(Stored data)
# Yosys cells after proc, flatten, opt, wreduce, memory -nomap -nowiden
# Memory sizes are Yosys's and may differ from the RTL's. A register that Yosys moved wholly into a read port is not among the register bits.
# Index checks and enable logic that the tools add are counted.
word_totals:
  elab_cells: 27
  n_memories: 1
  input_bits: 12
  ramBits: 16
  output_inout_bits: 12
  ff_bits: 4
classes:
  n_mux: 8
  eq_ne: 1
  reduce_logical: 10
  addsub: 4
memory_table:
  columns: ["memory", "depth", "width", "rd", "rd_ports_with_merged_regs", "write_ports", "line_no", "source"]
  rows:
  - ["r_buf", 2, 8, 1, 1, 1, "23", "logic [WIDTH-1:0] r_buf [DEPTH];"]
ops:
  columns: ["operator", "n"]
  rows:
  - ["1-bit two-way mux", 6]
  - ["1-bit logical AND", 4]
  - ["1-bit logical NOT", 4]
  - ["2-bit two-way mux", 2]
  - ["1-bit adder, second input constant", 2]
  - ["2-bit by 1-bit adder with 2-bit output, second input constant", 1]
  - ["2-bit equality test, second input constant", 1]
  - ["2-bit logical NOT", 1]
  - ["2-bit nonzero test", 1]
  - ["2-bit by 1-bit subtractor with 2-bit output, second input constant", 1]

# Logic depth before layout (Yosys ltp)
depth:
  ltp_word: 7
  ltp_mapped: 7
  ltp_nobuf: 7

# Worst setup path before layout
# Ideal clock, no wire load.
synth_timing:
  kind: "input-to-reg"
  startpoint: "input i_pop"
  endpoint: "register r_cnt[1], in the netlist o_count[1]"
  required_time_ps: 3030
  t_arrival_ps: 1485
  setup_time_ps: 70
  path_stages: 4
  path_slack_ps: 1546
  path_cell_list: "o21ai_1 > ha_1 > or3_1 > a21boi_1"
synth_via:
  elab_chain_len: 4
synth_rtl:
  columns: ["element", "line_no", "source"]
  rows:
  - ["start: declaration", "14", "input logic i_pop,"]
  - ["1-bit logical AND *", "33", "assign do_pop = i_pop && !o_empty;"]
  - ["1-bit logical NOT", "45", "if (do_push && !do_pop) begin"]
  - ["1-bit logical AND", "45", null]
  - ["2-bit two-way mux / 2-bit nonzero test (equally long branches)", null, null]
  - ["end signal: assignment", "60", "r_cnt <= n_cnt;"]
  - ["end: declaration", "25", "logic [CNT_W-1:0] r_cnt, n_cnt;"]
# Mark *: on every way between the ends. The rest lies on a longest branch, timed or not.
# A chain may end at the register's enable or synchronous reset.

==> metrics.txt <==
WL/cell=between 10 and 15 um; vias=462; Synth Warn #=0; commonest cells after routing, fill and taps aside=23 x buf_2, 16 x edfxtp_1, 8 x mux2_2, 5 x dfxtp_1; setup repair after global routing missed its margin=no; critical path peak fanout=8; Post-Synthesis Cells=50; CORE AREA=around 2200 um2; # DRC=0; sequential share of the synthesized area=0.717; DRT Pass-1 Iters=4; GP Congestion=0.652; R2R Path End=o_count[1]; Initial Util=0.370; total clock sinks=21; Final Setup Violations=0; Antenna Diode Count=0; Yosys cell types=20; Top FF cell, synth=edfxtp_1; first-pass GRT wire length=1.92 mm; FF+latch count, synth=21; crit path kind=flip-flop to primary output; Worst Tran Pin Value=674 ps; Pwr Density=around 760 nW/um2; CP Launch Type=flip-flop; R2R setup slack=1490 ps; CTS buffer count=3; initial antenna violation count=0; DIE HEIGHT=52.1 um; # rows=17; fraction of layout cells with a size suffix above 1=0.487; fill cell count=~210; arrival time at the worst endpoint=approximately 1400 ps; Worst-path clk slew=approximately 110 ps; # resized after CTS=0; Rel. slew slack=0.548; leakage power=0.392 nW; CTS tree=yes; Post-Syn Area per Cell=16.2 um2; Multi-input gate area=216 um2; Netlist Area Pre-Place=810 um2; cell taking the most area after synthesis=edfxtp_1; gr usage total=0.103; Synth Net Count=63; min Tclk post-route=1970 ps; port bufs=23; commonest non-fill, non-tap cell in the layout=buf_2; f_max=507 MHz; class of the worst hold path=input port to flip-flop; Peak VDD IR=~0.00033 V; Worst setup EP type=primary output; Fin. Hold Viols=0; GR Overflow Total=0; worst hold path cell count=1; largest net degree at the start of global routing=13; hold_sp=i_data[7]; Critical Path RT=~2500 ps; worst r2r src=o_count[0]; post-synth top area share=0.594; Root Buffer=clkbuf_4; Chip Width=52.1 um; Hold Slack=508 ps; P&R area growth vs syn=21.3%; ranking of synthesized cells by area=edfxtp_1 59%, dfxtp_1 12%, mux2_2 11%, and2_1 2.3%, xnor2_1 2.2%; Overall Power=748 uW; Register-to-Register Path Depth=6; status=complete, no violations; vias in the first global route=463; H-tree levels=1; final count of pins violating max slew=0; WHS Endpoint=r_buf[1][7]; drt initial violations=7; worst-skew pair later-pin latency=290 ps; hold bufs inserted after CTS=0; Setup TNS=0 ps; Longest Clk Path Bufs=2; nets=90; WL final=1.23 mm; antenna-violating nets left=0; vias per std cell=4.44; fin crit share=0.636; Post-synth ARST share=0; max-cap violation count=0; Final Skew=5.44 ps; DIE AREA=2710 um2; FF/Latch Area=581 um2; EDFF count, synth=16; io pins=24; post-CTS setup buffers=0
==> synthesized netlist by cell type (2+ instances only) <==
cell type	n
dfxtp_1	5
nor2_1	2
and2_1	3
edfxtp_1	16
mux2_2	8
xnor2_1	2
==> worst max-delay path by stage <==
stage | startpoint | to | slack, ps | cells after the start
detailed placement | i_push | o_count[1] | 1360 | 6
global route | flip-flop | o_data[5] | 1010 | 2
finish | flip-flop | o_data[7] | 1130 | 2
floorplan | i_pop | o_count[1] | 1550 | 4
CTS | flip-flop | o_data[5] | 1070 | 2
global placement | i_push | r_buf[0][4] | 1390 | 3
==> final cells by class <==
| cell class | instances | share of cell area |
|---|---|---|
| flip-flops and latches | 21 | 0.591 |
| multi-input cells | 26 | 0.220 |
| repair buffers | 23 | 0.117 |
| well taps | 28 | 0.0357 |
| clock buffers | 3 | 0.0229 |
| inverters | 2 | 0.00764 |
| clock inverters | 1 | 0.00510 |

WHAT YOU ARE ASKED TO DO:
Your reply should consist solely of the number of lines above that contain the word "startpoint".

SOLUTION:
2